Two days later, on December 4, 2024, Piano sold 259 shares at a price of $48.9334 per share, totaling $12,673. This transaction was conducted to fulfill tax withholding obligations upon the vesting of restricted stock units, as per the company's automatic sell-to-cover policy. According to InvestingPro, which offers comprehensive analysis of 1,400+ US stocks including Jack in the Box, the company currently maintains a 3.56% dividend yield and appears slightly undervalued based on Fair Value calculations.
Following these transactions, Piano holds 14,106 shares of Jack in the Box common stock, representing a stake in the quick-service restaurant chain that currently has a market capitalization of $931 million.
In other recent news, Jack in the Box exceeded earnings estimates for the fourth quarter of fiscal year 2024 with $1.16 per share, though revenue fell short at $349.3 million. This was attributed to weaker same-store sales growth at both Jack In The Box and Del Taco brands. TD Cowen maintained its hold rating on Jack in the Box shares, with a steady price target of $50.00, while RBC Capital Markets reduced its price target from $70.00 to $65.00, maintaining an Outperform rating. Goldman Sachs (NYSE:GS), on the other hand, reduced its price target to $43.00 from $47.00, maintaining a Sell rating.
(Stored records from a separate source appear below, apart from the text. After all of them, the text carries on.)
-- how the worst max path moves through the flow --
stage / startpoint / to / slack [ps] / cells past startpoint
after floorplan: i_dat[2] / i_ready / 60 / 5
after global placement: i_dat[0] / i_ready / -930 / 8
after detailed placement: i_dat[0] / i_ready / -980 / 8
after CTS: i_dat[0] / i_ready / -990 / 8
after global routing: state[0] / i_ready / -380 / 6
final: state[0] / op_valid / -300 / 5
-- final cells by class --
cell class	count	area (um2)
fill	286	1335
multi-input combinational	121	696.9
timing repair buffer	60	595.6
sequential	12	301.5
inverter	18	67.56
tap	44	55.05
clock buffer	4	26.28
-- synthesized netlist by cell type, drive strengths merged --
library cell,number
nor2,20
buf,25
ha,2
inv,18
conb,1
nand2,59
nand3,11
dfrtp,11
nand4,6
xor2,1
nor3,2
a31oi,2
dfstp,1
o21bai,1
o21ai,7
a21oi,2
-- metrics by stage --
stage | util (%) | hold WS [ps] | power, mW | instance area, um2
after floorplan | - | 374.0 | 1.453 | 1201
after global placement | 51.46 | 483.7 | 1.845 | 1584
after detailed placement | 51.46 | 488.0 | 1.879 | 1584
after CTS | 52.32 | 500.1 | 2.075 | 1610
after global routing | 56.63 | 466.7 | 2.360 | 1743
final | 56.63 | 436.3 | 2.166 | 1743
## src/rtl/ebus_xfer_ctl.sv

```systemverilog
// ebus_xfer_ctl: EBOX-side EBUS transfer sequencer and N-way data mux.
//   Runs one CONO/CONI/DATAO/DATAI/PI cycle per accepted start through the
//   DEMAND -> HOLD -> RELEASE handshake, with a per-state timeout. It ORs
//   NDRV device drivers (plus its own write data) onto busData and flags
//   multi-driver conflicts.
// Optional feature: define EBUS_PARITY_EN to generate odd parity on busParity.
// Ports:
//   clk, reset             clock, synchronous active-high reset
//   start, func, cs,       request pulse and its function / controller select /
//   wrData                 write data, latched when start is accepted
//   drvData, drvDriving    per-device data words and driving flags
//   busXfer                device transfer-done
//   busData, busParity     muxed EBUS data (combinational) and its parity
//   busCs, busFunc,        EBUS controller select, function and demand
//   busDemand
//   rdData                 data captured in HOLD for read functions
//   busy, done             transaction in progress / one-cycle completion
//   timeout, conflict      sticky abort and multi-driver flags
module ebus_xfer_ctl #(
  parameter int unsigned NDRV    = 8,
  parameter int unsigned DATAW   = 36,
  parameter int unsigned CSW     = 7,
  parameter int unsigned TIMEOUT = 63
) (
  input  logic                  clk,
  input  logic                  reset,
  input  logic                  start,
  input  logic [2:0]            func,
  input  logic [CSW-1:0]        cs,
  input  logic [DATAW-1:0]      wrData,
  input  logic [NDRV*DATAW-1:0] drvData,
  input  logic [NDRV-1:0]       drvDriving,
  input  logic                  busXfer,
  output logic [DATAW-1:0]      busData,
  output logic [CSW-1:0]        busCs,
  output logic [2:0]            busFunc,
  output logic                  busDemand,
  output logic                  busParity,
  output logic [DATAW-1:0]      rdData,
  output logic                  busy,
  output logic                  done,
  output logic                  timeout,
  output logic                  conflict
);

  localparam int unsigned CNTW = 8;
  localparam int unsigned POPW = $clog2(NDRV + 2);

  localparam logic [2:0] FUNC_CONO  = 3'b000;
  localparam logic [2:0] FUNC_DATAO = 3'b010;

  typedef enum logic [1:0] {
    S_IDLE,
    S_DEMAND,
    S_HOLD,
    S_RELEASE
  } state_e;

  state_e            state_q, state_d;
  logic [2:0]        func_q, func_d;
  logic [CSW-1:0]    cs_q, cs_d;
  logic [DATAW-1:0]  wr_q, wr_d;
  logic [CNTW-1:0]   cnt_q, cnt_d;
  logic [DATAW-1:0]  rd_q, rd_d;
  logic              timeout_q, timeout_d;
  logic              conflict_q, conflict_d;
  logic              done_q, done_d;
  logic              demand_q, demand_d;
  logic              busy_q, busy_d;
  logic [CSW-1:0]    bus_cs_q, bus_cs_d;
  logic [2:0]        bus_func_q, bus_func_d;

  logic              is_write_c;
  logic              self_drive_c;
  logic [DATAW-1:0]  bus_data_c;
  logic [POPW-1:0]   pop_c;
  logic [CNTW-1:0]   cnt_inc_c;

  assign is_write_c   = (func_q == FUNC_CONO) || (func_q == FUNC_DATAO);
  // The controller drives its write data exactly while demand is asserted.
  assign self_drive_c = demand_q && is_write_c;
  assign cnt_inc_c    = cnt_q + CNTW'(1);

  // Wired-OR data mux and driver population count.
  always_comb begin
    bus_data_c = '0;
    pop_c      = '0;
    for (int i = 0; i < int'(NDRV); i++) begin
      if (drvDriving[i]) begin
        bus_data_c = bus_data_c | drvData[i*DATAW +: DATAW];
      end
      pop_c = pop_c + POPW'(drvDriving[i]);
    end
    if (self_drive_c) begin
      bus_data_c = bus_data_c | wr_q;
    end
    pop_c = pop_c + POPW'(self_drive_c);
  end

  // Next-state and registered-output logic.
  always_comb begin
    state_d    = state_q;
    func_d     = func_q;
    cs_d       = cs_q;
    wr_d       = wr_q;
    cnt_d      = cnt_q;
    rd_d       = rd_q;
    timeout_d  = timeout_q;
    conflict_d = conflict_q || ((state_q != S_IDLE) && (pop_c > POPW'(1)));
    done_d     = 1'b0;

    case (state_q)
      S_IDLE: begin
        if (start) begin
          func_d     = func;
          cs_d       = cs;
          wr_d       = wrData;
          timeout_d  = 1'b0;
          conflict_d = 1'b0;
          cnt_d      = '0;
          state_d    = S_DEMAND;
        end
      end
      S_DEMAND: begin
        if (busXfer) begin
          state_d = S_HOLD;
        end else begin
          cnt_d = cnt_inc_c;
          if (cnt_inc_c == CNTW'(TIMEOUT)) begin
            timeout_d = 1'b1;
            cnt_d     = '0;
            state_d   = S_RELEASE;
          end
        end
      end
      S_HOLD: begin
        if (!is_write_c) begin
          rd_d = bus_data_c;
        end
        cnt_d   = '0;
        state_d = S_RELEASE;
      end
      S_RELEASE: begin
        if (!busXfer) begin
          done_d  = 1'b1;
          state_d = S_IDLE;
        end else begin
          cnt_d = cnt_inc_c;
          if (cnt_inc_c == CNTW'(TIMEOUT)) begin
            timeout_d = 1'b1;
            done_d    = 1'b1;
            cnt_d     = '0;
            state_d   = S_IDLE;
          end
        end
      end
      default: begin
        state_d = S_IDLE;
      end
    endcase

    demand_d   = (state_d == S_DEMAND) || (state_d == S_HOLD);
    busy_d     = (state_d != S_IDLE);
    bus_cs_d   = demand_d ? cs_d : '0;
    bus_func_d = demand_d ? func_d : '0;
  end

  // State and output registers.
  always_ff @(posedge clk) begin
    if (reset) begin
      state_q    <= S_IDLE;
      func_q     <= '0;
      cs_q       <= '0;
      wr_q       <= '0;
      cnt_q      <= '0;
      rd_q       <= '0;
      timeout_q  <= 1'b0;
      conflict_q <= 1'b0;
      done_q     <= 1'b0;
      demand_q   <= 1'b0;
      busy_q     <= 1'b0;
      bus_cs_q   <= '0;
      bus_func_q <= '0;
    end else begin
      state_q    <= state_d;
      func_q     <= func_d;
      cs_q       <= cs_d;
      wr_q       <= wr_d;
      cnt_q      <= cnt_d;
      rd_q       <= rd_d;
      timeout_q  <= timeout_d;
      conflict_q <= conflict_d;
      done_q     <= done_d;
      demand_q   <= demand_d;
      busy_q     <= busy_d;
      bus_cs_q   <= bus_cs_d;
      bus_func_q <= bus_func_d;
    end
  end

  assign busData   = bus_data_c;
  assign busCs     = bus_cs_q;
  assign busFunc   = bus_func_q;
  assign busDemand = demand_q;
  assign rdData    = rd_q;
  assign busy      = busy_q;
  assign done      = done_q;
  assign timeout   = timeout_q;
  assign conflict  = conflict_q;

`ifdef EBUS_PARITY_EN
  // Odd parity: XOR of busData and busParity is 1.
  assign busParity = ~^bus_data_c;
`else
  assign busParity = 1'b0;
`endif

endmodule

```
**config.mk**
```make
export PLATFORM = sky130hd
export DESIGN_NAME = tblink_rpc_cmdout_arb_flat
export DESIGN_NICKNAME = d
export VERILOG_FILES = /design/src/rtl/tblink_rpc_cmdout_arb_if.sv /design/src/rtl/tblink_rpc_cmdout_arb.sv /design/src/flat_wrapper.sv
export SDC_FILE = /design/constraint.sdc
export NUM_CORES = 1
export LEC_CHECK = 0
export ABC_AREA = 1
export BUFFER_PORTS_ARGS = -buffer_cell sky130_fd_sc_hd__buf_2
export CAP_MARGIN = 25
export CORE_MARGIN = 5
export CORE_UTILIZATION = 48
export CTS_CLUSTER_SIZE = 30
export DETAILED_ROUTE_END_ITERATION = 10
export PLACE_DENSITY = 0.82
export SYNTH_ARGS = -nofsm -noshare
export SYNTH_HDL_FRONTEND = slang
export SYNTH_SLANG_ARGS = --single-unit
```
**constraint.sdc**
```tcl
create_clock -name uclock -period 2.28 [get_ports uclock]
set_input_delay 0 -clock uclock [delete_from_list [all_inputs] [get_ports uclock]]
set_output_delay 0 -clock uclock [all_outputs]
set_load 0.01 [all_outputs]
```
In other developments, Jack in the Box has made significant strides in digital expansion, new market penetration, and restaurant development, with over 14% of the company's sales being digital and agreements signed for 464 new restaurants. For fiscal 2025, the company projects an operating earnings per share (EPS) between $5.05 and $5.45. These recent developments reflect the company's ongoing challenges in same-store sales growth and increased expenses due to new store openings.